Джемис выходит. Эрвин смыкает веки. Темнота.
Огонь в груди. Боль отдается в сердце, в легкое. Дыхание сбивается. Лихорадка.
Эрвин просыпается среди ночи, дрожа в холодном поту. Хочется орать от обиды: неужели хворь вернулась?! После всех стараний? Опять?!
– Джемис, – зовет он, – Джемис!
Воин подхватывается, словно по тревоге.
– Да, милорд.
– Принесите змей-травы.
– Ночь, милорд. Не дождаться ли утра?
– Нет. Сейчас.
Джемис уходит. Стрельца нет в землянке – он спит на улице, охраняет лошадь воина от волков. Тянется время. Лихорадка не утихает. Эрвин боится притронуться к ране и ощутить снова ту жуткую, тугую и горячую плоть.

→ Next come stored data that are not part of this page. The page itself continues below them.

==> src/i2cst_status.sv <==
/*
 * Status flag logic of a two-wire bus controller, with APB slave, transmit
 * and receive buffers and a masked event interrupt.
 * Assumes a protocol engine that pulses the event bundle for one pclk each,
 * and an APB master that holds a request until pready.
 */
// The register addresses and register access over APB are this design's own decisions.
`timescale 1ns/1ps
`include "i2cst_defs.svh"

module i2cst_status
	import i2cst_pkg::*;
#(
	parameter int ADDR_W = 12
) (
	// Clock and reset
	input wire logic pclk,
	input wire logic presetn,
	// APB slave
	input wire logic psel,
	input wire logic penable,
	input wire logic pwrite,
	input wire logic [ADDR_W-1:0] paddr,
	input wire logic [31:0] pwdata,
	input wire logic [3:0] pstrb,
	output logic [31:0] prdata,
	output logic pready,
	output logic pslverr,
	// Protocol engine
	input wire i2cst_evt_t evt,
	input wire logic module_busy,
	input wire logic tx_taken,
	output logic [7:0] tx_byte,
	output logic tx_full,
	output logic rx_full,
	output i2cst_flags_t flags,
	// Interrupt
	output logic irq
);

	// Offsets up to the event mask need five address bits
	if (ADDR_W < 5) begin : g_addr_w_check
		$error("ADDR_W too small for the register map");
	end

	// ****************************************
	// Bus decode
	// ****************************************
	logic [15:0] stat_q, stat_d;
	logic [15:0] mask_q;
	logic [5:0] ev_q;
	wire logic [5:0] ev_d;
	logic [5:0] evmask_q;
	logic [7:0] txbuf_q, rxbuf_q;
	logic txf_q, rxf_q;
	logic [11:0] addr12;
	logic acc, wr, rd, lo_en;
	logic sel_stat, sel_mask, sel_tx, sel_rx, sel_ev, sel_evm, hit;
	logic tx_wr, tx_reject, rx_read, ov_evt;
	logic [15:0] clr_stat;
	logic [5:0] clr_ev, set_ev;

	assign addr12 = 12'(paddr);
	assign acc = psel & penable;
	assign wr = acc & pwrite;
	assign rd = acc & ~pwrite;
	assign lo_en = pstrb[0];
	assign sel_stat = (addr12 == `I2CST_OFS_STATUS);
	assign sel_mask = (addr12 == `I2CST_OFS_MASK);
	assign sel_tx = (addr12 == `I2CST_OFS_TXBUF);
	assign sel_rx = (addr12 == `I2CST_OFS_RXBUF);
	assign sel_ev = (addr12 == `I2CST_OFS_EVENT);
	assign sel_evm = (addr12 == `I2CST_OFS_EVMASK);
	assign hit = sel_stat | sel_mask | sel_tx | sel_rx | sel_ev | sel_evm;
	assign pready = 1'b1;
	assign pslverr = acc & ~hit;

	assign tx_wr = wr & sel_tx & lo_en;
	assign tx_reject = tx_wr & (module_busy | txf_q);
	assign rx_read = rd & sel_rx;
	assign ov_evt = evt.rx_load & rxf_q & ~rx_read;

	assign clr_stat = (wr & sel_stat) ?
		(pwdata[15:0] & {{8{pstrb[1]}}, {8{pstrb[0]}}} & `I2CST_CLR_MASK) : 16'h0000;

	// ****************************************
	// Status next value
	// ****************************************
	always_comb begin
		stat_d = stat_q;
		stat_d = stat_d & ~clr_stat;
		if (evt.ack_slot_end) begin
			stat_d[`I2CST_BIT_ACK] = evt.ack_nack;
		end
		if (evt.ack_slot_end) begin
			stat_d[`I2CST_BIT_TXP] = 1'b0;
		end
		if (evt.tx_start) begin
			stat_d[`I2CST_BIT_TXP] = 1'b1;
		end
		if (evt.collision) begin
			stat_d[`I2CST_BIT_COL] = 1'b1;
		end
		if (evt.stop_det) begin
			stat_d[`I2CST_BIT_GC] = 1'b0;
			stat_d[`I2CST_BIT_TEN] = 1'b0;
		end
		if (evt.gc_match) begin
			stat_d[`I2CST_BIT_GC] = 1'b1;
		end
		if (evt.ten_bit_match) begin
			stat_d[`I2CST_BIT_TEN] = 1'b1;
		end
		if (tx_reject) begin
			stat_d[`I2CST_BIT_WCOL] = 1'b1;
		end
		if (ov_evt) begin
			stat_d[`I2CST_BIT_OV] = 1'b1;
		end
		if (evt.addr_match) begin
			stat_d[`I2CST_BIT_DA] = 1'b0;
		end else if (evt.data_byte) begin
			stat_d[`I2CST_BIT_DA] = 1'b1;
		end
		if (evt.stop_det) begin
			stat_d[`I2CST_BIT_STOP] = 1'b1;
		end else if (evt.start_det) begin
			stat_d[`I2CST_BIT_STOP] = 1'b0;
		end
		stat_d[13:11] = 3'h0;
		stat_d[3:0] = 4'h0;
	end

	// ****************************************
	// Event sticky bits
	// ****************************************
	assign set_ev = {tx_reject, evt.rx_load, evt.stop_det, ov_evt, tx_reject, evt.collision};
	assign clr_ev = (wr & sel_ev & lo_en) ? pwdata[5:0] : 6'h00;

	// Set wins over clear so no event is lost
	for (genvar b = 0; b < 6; b++) begin : g_ev
		if (b == `I2CST_EV_W) begin : g_copy
			// Mirror of write collision; it clears together with it
			assign ev_d[b] = ev_d[`I2CST_EV_WCOL];
		end else begin : g_sticky
			assign ev_d[b] = (ev_q[b] & ~clr_ev[b]) | set_ev[b];
		end
	end

	always_ff @(posedge pclk or negedge presetn) begin
		if (!presetn) begin
			stat_q <= `I2CST_RST_STATUS;
			ev_q <= 6'h00;
		end else begin
			stat_q <= stat_d;
			ev_q <= ev_d;
		end
	end

	always_ff @(posedge pclk or negedge presetn) begin
		if (!presetn) begin
			mask_q <= 16'h0000;
			evmask_q <= 6'h00;
		end else begin
			if (wr & sel_mask) begin
				mask_q <= pwdata[15:0] & `I2CST_CLR_MASK;
			end
			if (wr & sel_evm & lo_en) begin
				evmask_q <= pwdata[5:0];
			end
		end
	end

	// ****************************************
	// Buffers
	// ****************************************
	always_ff @(posedge pclk or negedge presetn) begin
		if (!presetn) begin
			txbuf_q <= `I2CST_RST_BYTE;
			txf_q <= 1'b0;
		end else begin
			if (tx_wr & ~tx_reject) begin
				txbuf_q <= pwdata[7:0];
				txf_q <= 1'b1;
			end else if (tx_taken) begin
				txf_q <= 1'b0;
			end
		end
	end

	// Overflowing byte is dropped; the unread byte is kept
	always_ff @(posedge pclk or negedge presetn) begin
		if (!presetn) begin
			rxbuf_q <= `I2CST_RST_BYTE;
			rxf_q <= 1'b0;
		end else begin
			if (evt.rx_load & ~ov_evt) begin
				rxbuf_q <= evt.rx_byte;
				rxf_q <= 1'b1;
			end else if (rx_read) begin
				rxf_q <= 1'b0;
			end
		end
	end

	// ****************************************
	// Read mux and outputs
	// ****************************************
	logic [31:0] rdata_sel;
	assign rdata_sel = sel_stat ? {16'h0000, stat_q} :
		sel_mask ? {16'h0000, mask_q} :
		sel_tx ? {24'h000000, txbuf_q} :
		sel_rx ? {24'h000000, rxbuf_q} :
		sel_ev ? {26'h0000000, ev_q} :
		sel_evm ? {26'h0000000, evmask_q} : 32'h00000000;
	assign prdata = rd ? rdata_sel : 32'h00000000;

	assign tx_byte = txbuf_q;
	assign tx_full = txf_q;
	assign rx_full = rxf_q;
	assign irq = (|(stat_q & mask_q)) | (|(ev_q & evmask_q));

	assign flags.ack_result_flag = stat_q[`I2CST_BIT_ACK];
	assign flags.tx_in_progress_flag = stat_q[`I2CST_BIT_TXP];
	assign flags.collision_flag = stat_q[`I2CST_BIT_COL];
	assign flags.general_call_flag = stat_q[`I2CST_BIT_GC];
	assign flags.ten_bit_match_flag = stat_q[`I2CST_BIT_TEN];
	assign flags.write_collision_flag = stat_q[`I2CST_BIT_WCOL];
	assign flags.rx_overflow_flag = stat_q[`I2CST_BIT_OV];
	assign flags.data_flag = stat_q[`I2CST_BIT_DA];
	assign flags.stop_flag = stat_q[`I2CST_BIT_STOP];

endmodule : i2cst_status
[config.mk]
export PLATFORM = sky130hd
export DESIGN_NAME = ccrb_bank
export DESIGN_NICKNAME = d
export VERILOG_FILES = /design/src/ccrb_pkg.sv /design/src/ccrb_bank.sv /design/src/ccrb_decode.sv /design/src/ccrb_fields.sv
export VERILOG_INCLUDE_DIRS = /design/src /design/src/src
export SDC_FILE = /design/constraint.sdc
export NUM_CORES = 1
export LEC_CHECK = 0
export ABC_AREA = 1
export BUFFER_PORTS_ARGS = -buffer_cell sky130_fd_sc_hd__buf_4
export CAP_MARGIN = 20
export CORE_ASPECT_RATIO = 1.2
export CORE_MARGIN = 1.5
export CORE_UTILIZATION = 35
export CTS_BUF_LIST = sky130_fd_sc_hd__clkbuf_8 sky130_fd_sc_hd__clkbuf_16
export DETAILED_ROUTE_END_ITERATION = 16
export PLACE_DENSITY = 0.62
export REMOVE_ABC_BUFFERS = 1
export SLEW_MARGIN = 20
export SYNTH_ARGS = -nofsm -noshare
export SYNTH_HDL_FRONTEND = slang
export SYNTH_SLANG_ARGS = --single-unit
[constraint.sdc]
create_clock -name REF_CLK_I -period 1.4 [get_ports REF_CLK_I]
set_input_delay 0.28 -clock REF_CLK_I [delete_from_list [all_inputs] [get_ports REF_CLK_I]]
set_output_delay 0.28 -clock REF_CLK_I [all_outputs]
set_load 0.02 [all_outputs]
[src/ccrb_defs.svh]
// Constants for the codec control register bank: word fields, offsets, bit positions and reset values.
`ifndef CCRB_DEFS_SVH
`define CCRB_DEFS_SVH
`define CCRB_ADDR_HI 12
`define CCRB_ADDR_LO 8
`define CCRB_RW_BIT 13
`define CCRB_TOP_HI 15
`define CCRB_TOP_LO 14
`define CCRB_REG_NOP 5'h00
`define CCRB_REG_CTRL1 5'h01
`define CCRB_REG_CTRL2 5'h02
`define CCRB_REG_CTRL3 5'h03
`define CCRB_REG_CTRL4 5'h04
`define CCRB_RESET_VAL 8'h00
`define CCRB_C1_SWRESET 7
`define CCRB_C1_PWRDN 6
`define CCRB_C1_ADC_AUX 5
`define CCRB_C1_MON_AUX 4
`define CCRB_C1_MON_HI 3
`define CCRB_C1_MON_LO 2
`define CCRB_C1_DLOOP 1
`define CCRB_C1_DAC16 0
`define CCRB_C2_FLAG 7
`define CCRB_C2_PHONE 6
`define CCRB_C2_OVF 5
`define CCRB_C2_ADC16 4
`define CCRB_C2_ALOOP 3
`define CCRB_C2_DFS_OFF 2
`define CCRB_C3_DLY_HI 5
`define CCRB_C3_DLY_LO 0
`define CCRB_C3_SLV_HI 7
`define CCRB_C3_SLV_LO 6
`define CCRB_C3_DLY_MIN 6'h12
`define CCRB_C4_PLL_BYP 7
`define CCRB_C4_N_HI 6
`define CCRB_C4_N_LO 4
`define CCRB_C4_IN_HI 3
`define CCRB_C4_IN_LO 2
`define CCRB_C4_OUT_HI 1
`define CCRB_C4_OUT_LO 0
`define CCRB_N_ZERO 3'h0
`define CCRB_N_EIGHT 4'h8
`endif

[src/ccrb_pkg.sv]
// Types for the codec control register bank.
package ccrb_pkg;
    typedef enum logic [1:0]
    {
        MON_MUTE = 2'h0,
        MON_0DB = 2'h1,
        MON_M8DB = 2'h2,
        MON_M18DB = 2'h3
    } ccrb_mon_gain_e;
    typedef enum logic [1:0]
    {
        IN_0DB = 2'h0,
        IN_6DB = 2'h1,
        IN_12DB = 2'h2,
        IN_MUTE = 2'h3
    } ccrb_in_gain_e;
    typedef enum logic [1:0]
    {
        OUT_0DB = 2'h0,
        OUT_M6DB = 2'h1,
        OUT_M12DB = 2'h2,
        OUT_MUTE = 2'h3
    } ccrb_out_gain_e;
    typedef enum logic [1:0]
    {
        ST_IDLE = 2'h0,
        ST_RESET = 2'h1
    } ccrb_state_e;
    typedef struct packed
    {
        logic wr;
        logic rd;
        logic [4:0] addr;
        logic [7:0] data;
    } ccrb_cmd_s;
    typedef struct packed
    {
        logic soft_reset;
        logic power_down;
        logic adc_aux;
        logic mon_aux;
        ccrb_mon_gain_e mon_gain;
        logic dig_loop;
        logic dac16;
        logic flag;
        logic phone;
        logic adc16;
        logic ana_loop;
        logic dfs_off;
        logic [5:0] fs_delay;
        logic [1:0] slaves;
        logic pll_bypass;
        logic [3:0] rate_n;
        ccrb_in_gain_e in_gain;
        ccrb_out_gain_e out_gain;
    } ccrb_ctrl_s;
endpackage : ccrb_pkg
[src/pkg/overlay_pkg.sv]
`default_nettype none
package overlay_pkg;
  // Register byte offsets
  localparam logic [7:0] CTRL_OFS = 8'h00;
  localparam logic [7:0] BASE_OFS = 8'h04;
  localparam logic [7:0] POS_OFS = 8'h08;
  localparam logic [7:0] STATUS_OFS = 8'h0c;
  // Field positions
  localparam int CTRL_EN_BIT = 0;
  localparam int POS_X_LSB = 0;
  localparam int POS_Y_LSB = 16;
  localparam int STATUS_Y_LSB = 16;
  localparam int STATUS_BUSY_BIT = 0;
  localparam int COORD_W = 12;
  // Reset values
  localparam logic [31:0] CTRL_RESET = 32'h0000_0000;
  localparam logic [31:0] BASE_RESET = 32'h0000_0000;
  localparam logic [31:0] POS_RESET = 32'h0000_0000;
  // Pixel, cursor, output buffer and fetch state layout
  localparam int BYPASS_SEL_BIT = 31;
  localparam int CUR_MODE_BIT = 15;
  localparam logic [11:0] CURSOR_DIM = 12'h020;
  localparam int WORDS_PER_ROW = 16;
  localparam logic [3:0] LAST_WORD = 4'hf;
  localparam int FIFO_DEPTH = 2;
  localparam logic [1:0] FIFO_FULL = 2'h2;
  typedef enum {FETCH_IDLE, FETCH_BUSY} fetch_state_e;
endpackage : overlay_pkg
`default_nettype wire

[src/logic/direct_color_cursor_overlay.sv]
// Function
// - Pixel bit 31 clear: low three bytes are LUT gamma indices, rest ignored.
// - Bit 31 set: 10-bit bypass colour, bytes give bits 9:2, 29:24 low.
// - Wider buses repeat the 32-bit word, lowest word first; here frame_pixel_bus is 32 bits only.
// - Hardware cursor is 32 by 32 pixels, 15-bit colour plus mode bit.
// - Cursor pattern fetched from 2KByte bitmap at programmable framestore base.
// - Registers hold cursor enable, bitmap base and cursor X and Y.
// - Cursor pixel: bit 15 mode, 14:10 red, 9:5 green, 4:0 blue.
// - Each 5-bit cursor component is replicated into both halves of 10 bits.
// - Mode bit one: widened cursor colour replaces the display pixel.
// - Mode bit zero: widened cursor colour XORed into display pixel.
// - Cursor pixel of zero leaves the display pixel untouched.
// - Cursor is mixed after video overlay, so it sits on top.
// - Bypass with fixed low bits serves as 8:8:8 without gamma.
//
// Added by the designer: the placing of the registers and the AHB-Lite register port.
`timescale 1ns/100ps
`default_nettype none
module direct_color_cursor_overlay (
  input wire logic ref_clk,
  input wire logic reset_n,
  input wire logic hsel,
  input wire logic [31:0] haddr,
  input wire logic [1:0] htrans,
  input wire logic hwrite,
  input wire logic [2:0] hsize,
  input wire logic [31:0] hwdata,
  input wire logic hready,
  output logic hreadyout,
  output logic hresp,
  output logic [31:0] hrdata,
  input wire logic frame_start,
  input wire logic line_start,
  input wire logic pix_valid,
  output logic pix_ready,
  input wire logic [31:0] frame_pixel_bus,
  input wire logic video_active,
  input wire logic [29:0] video_rgb,
  output logic mem_req,
  output logic [31:0] mem_addr,
  input wire logic mem_ack,
  input wire logic [31:0] mem_rdata,
  output logic out_valid,
  input wire logic out_ready,
  output logic out_use_lut,
  output logic [29:0] out_rgb
);

  // Register file
  logic wr_pend_reg, wr_pend_next;
  logic [7:0] wr_addr_reg, wr_addr_next;
  logic [31:0] ctrl_reg, ctrl_next;
  logic [31:0] base_reg, base_next;
  logic [31:0] pos_reg, pos_next;
  logic [31:0] hrdata_reg, hrdata_next;
  logic addr_phase, cursor_en;
  logic [11:0] cur_x, cur_y;
  // Raster and fetch state
  logic [11:0] x_reg, x_next, y_reg, y_next, row_off, x_off, y_off;
  overlay_pkg::fetch_state_e state_reg, state_next;
  logic [3:0] word_reg, word_next;
  logic [4:0] row_reg, row_next;
  logic [31:0] addr_reg, addr_next, d;
  logic line_ok_reg, line_ok_next, new_line;
  logic [31:0] lb_reg [overlay_pkg::WORDS_PER_ROW];
  // Mixing
  logic dec_lut, base_lut, hit, mix_lut, push, pop;
  logic [29:0] dec_rgb, base_rgb, wide, mix_rgb;
  logic [15:0] cur_pix;
  // Output buffer
  logic [30:0] fifo_reg [overlay_pkg::FIFO_DEPTH];
  logic wr_ptr_reg, wr_ptr_next, rd_ptr_reg, rd_ptr_next;
  logic [1:0] count_reg, count_next;

  assign addr_phase = hsel & hready & htrans[1];
  assign cursor_en = ctrl_reg[overlay_pkg::CTRL_EN_BIT];
  assign cur_x = pos_reg[overlay_pkg::POS_X_LSB +: overlay_pkg::COORD_W];
  assign cur_y = pos_reg[overlay_pkg::POS_Y_LSB +: overlay_pkg::COORD_W];
  assign hreadyout = 1'b1;
  assign hresp = 1'b0;
  assign hrdata = hrdata_reg;

  always_comb begin
    wr_pend_next = addr_phase & hwrite;
    wr_addr_next = addr_phase ? haddr[7:0] : wr_addr_reg;
    ctrl_next = ctrl_reg;
    base_next = base_reg;
    pos_next = pos_reg;
    hrdata_next = hrdata_reg;
    if (wr_pend_reg) begin
      case (wr_addr_reg)
        overlay_pkg::CTRL_OFS: ctrl_next = hwdata;
        overlay_pkg::BASE_OFS: base_next = hwdata;
        overlay_pkg::POS_OFS: pos_next = hwdata;
        default: ctrl_next = ctrl_reg;
      endcase
    end
    if (addr_phase & ~hwrite) begin
      case (haddr[7:0])
        overlay_pkg::CTRL_OFS: hrdata_next = ctrl_reg;
        overlay_pkg::BASE_OFS: hrdata_next = base_reg;
        overlay_pkg::POS_OFS: hrdata_next = pos_reg;
        overlay_pkg::STATUS_OFS: hrdata_next = {4'h0, y_reg, 15'h0,
            state_reg == overlay_pkg::FETCH_BUSY};
        default: hrdata_next = 32'h0000_0000;
      endcase
    end
  end

  always_ff @(posedge ref_clk) begin
    if (!reset_n) begin
      wr_pend_reg <= 1'b0;
      wr_addr_reg <= 8'h00;
      ctrl_reg <= overlay_pkg::CTRL_RESET;
      base_reg <= overlay_pkg::BASE_RESET;
      pos_reg <= overlay_pkg::POS_RESET;
      hrdata_reg <= 32'h0000_0000;
    end else begin
      wr_pend_reg <= wr_pend_next;
      wr_addr_reg <= wr_addr_next;
      ctrl_reg <= ctrl_next;
      base_reg <= base_next;
      pos_reg <= pos_next;
      hrdata_reg <= hrdata_next;
    end
  end

  // Raster position and per-line cursor row fetch
  assign new_line = frame_start | line_start;
  assign row_off = y_next - cur_y;
  assign mem_req = state_reg == overlay_pkg::FETCH_BUSY;
  assign mem_addr = addr_reg;

  always_comb begin
    x_next = x_reg;
    y_next = y_reg;
    state_next = state_reg;
    word_next = word_reg;
    row_next = row_reg;
    addr_next = addr_reg;
    line_ok_next = line_ok_reg;
    if (push) begin
      x_next = x_reg + 12'h001;
    end
    if (frame_start) begin
      y_next = 12'h000;
    end else if (line_start) begin
      y_next = y_reg + 12'h001;
    end
    case (state_reg)
      overlay_pkg::FETCH_IDLE: begin
        if (new_line) begin
          x_next = 12'h000;
          line_ok_next = 1'b0;
          if (cursor_en && row_off < overlay_pkg::CURSOR_DIM) begin
            state_next = overlay_pkg::FETCH_BUSY;
            word_next = 4'h0;
            row_next = row_off[4:0];
            addr_next = base_reg + {21'h0, row_off[4:0], 6'h00};
          end
        end
      end
      overlay_pkg::FETCH_BUSY: begin
        if (mem_ack) begin
          if (word_reg == overlay_pkg::LAST_WORD) begin
            state_next = overlay_pkg::FETCH_IDLE;
            line_ok_next = 1'b1;
          end else begin
            word_next = word_reg + 4'h1;
            addr_next = base_reg +
                {21'h0, row_reg, word_reg + 4'h1, 2'b00};
          end
        end
      end
      default: state_next = overlay_pkg::FETCH_IDLE;
    endcase
  end

  always_ff @(posedge ref_clk) begin
    if (!reset_n) begin
      x_reg <= 12'h000;
      y_reg <= 12'h000;
      state_reg <= overlay_pkg::FETCH_IDLE;
      word_reg <= 4'h0;
      row_reg <= 5'h00;
      addr_reg <= 32'h0000_0000;
      line_ok_reg <= 1'b0;
    end else begin
      x_reg <= x_next;
      y_reg <= y_next;
      state_reg <= state_next;
      word_reg <= word_next;
      row_reg <= row_next;
      addr_reg <= addr_next;
      line_ok_reg <= line_ok_next;
    end
  end

  // One cursor row: 16 words of two pixels, even pixel in low half
  generate
    for (genvar i = 0; i < overlay_pkg::WORDS_PER_ROW; i++) begin : g_line
      logic [31:0] lb_next;
      always_comb begin
        lb_next = lb_reg[i];
        if (mem_req && mem_ack && word_reg == 4'(i)) begin
          lb_next = mem_rdata;
        end
      end
      always_ff @(posedge ref_clk) begin
        if (!reset_n) begin
          lb_reg[i] <= 32'h0000_0000;
        end else begin
          lb_reg[i] <= lb_next;
        end
      end
    end
  endgenerate

  // Pixel decode, video overlay, then cursor mix
  assign d = frame_pixel_bus;
  assign dec_lut = ~d[overlay_pkg::BYPASS_SEL_BIT];
  assign dec_rgb = dec_lut ?
      {d[23:16], 2'b00, d[15:8], 2'b00, d[7:0], 2'b00} :
      {d[23:16], d[29:28], d[15:8], d[27:26], d[7:0], d[25:24]};
  assign base_lut = video_active ? 1'b0 : dec_lut;
  assign base_rgb = video_active ? video_rgb : dec_rgb;
  assign x_off = x_reg - cur_x;
  assign y_off = y_reg - cur_y;
  assign hit = cursor_en && line_ok_reg &&
      x_off < overlay_pkg::CURSOR_DIM && y_off < overlay_pkg::CURSOR_DIM;
  assign cur_pix = x_off[0] ? lb_reg[x_off[4:1]][31:16] :
      lb_reg[x_off[4:1]][15:0];
  assign wide = {cur_pix[14:10], cur_pix[14:10], cur_pix[9:5], cur_pix[9:5],
      cur_pix[4:0], cur_pix[4:0]};

  always_comb begin
    mix_lut = base_lut;
    mix_rgb = base_rgb;
    if (!hit || cur_pix == 16'h0000) begin
      mix_rgb = base_rgb;
    end else if (cur_pix[overlay_pkg::CUR_MODE_BIT]) begin
      mix_lut = 1'b0;
      mix_rgb = wide;
    end else begin
      mix_rgb = base_rgb ^ wide;
    end
  end

  // Two-entry output buffer
  assign pix_ready = count_reg != overlay_pkg::FIFO_FULL && !new_line &&
      state_reg == overlay_pkg::FETCH_IDLE;
  assign push = pix_valid & pix_ready;
  assign out_valid = count_reg != 2'h0;
  assign pop = out_valid & out_ready;
  assign out_use_lut = fifo_reg[rd_ptr_reg][30];
  assign out_rgb = fifo_reg[rd_ptr_reg][29:0];

  always_comb begin
    wr_ptr_next = push ? ~wr_ptr_reg : wr_ptr_reg;
    rd_ptr_next = pop ? ~rd_ptr_reg : rd_ptr_reg;
    count_next = count_reg + {1'b0, push} - {1'b0, pop};
  end

  always_ff @(posedge ref_clk) begin
    if (!reset_n) begin
      wr_ptr_reg <= 1'b0;
      rd_ptr_reg <= 1'b0;
      count_reg <= 2'h0;
    end else begin
      wr_ptr_reg <= wr_ptr_next;
      rd_ptr_reg <= rd_ptr_next;
      count_reg <= count_next;
    end
  end

  generate
    for (genvar e = 0; e < overlay_pkg::FIFO_DEPTH; e++) begin : g_fifo
      logic [30:0] fifo_next;
      always_comb begin
        fifo_next = fifo_reg[e];
        if (push && wr_ptr_reg == 1'(e)) begin
          fifo_next = {mix_lut, mix_rgb};
        end
      end
      always_ff @(posedge ref_clk) begin
        if (!reset_n) begin
          fifo_reg[e] <= 31'h0;
        end else begin
          fifo_reg[e] <= fifo_next;
        end
      end
    end
  endgenerate
endmodule : direct_color_cursor_overlay
`default_nettype wire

Когда Джемис возвращается и зажигает факел, Эрвин спрашивает:
– Вы были у ложа?
– Да, милорд.
– Видели место, где на нас напали?
– Да, милорд.
– Вы… Джемис, вы похоронили их? Я был ранен и не мог…
– Похоронил.
– Благодарю…
Джемис садится возле лорда, готовит ядовитый сок, смачивает кисть. Говорит:
– Почему вы спросили об этом, милорд?
– Просто хотел знать, похоронены они или все еще… лежат.
Джемис медлит, трогает лоб Эрвина, снимает повязку и осматривает рану.
– Скажите, милорд, эти люди – нападавшие – кто они были?
– А почему вы спросили об этом? Точнее, почему сейчас?
– Раньше не думал, что вы мне ответите.
– Правильно, не ответил бы. Но почему сейчас?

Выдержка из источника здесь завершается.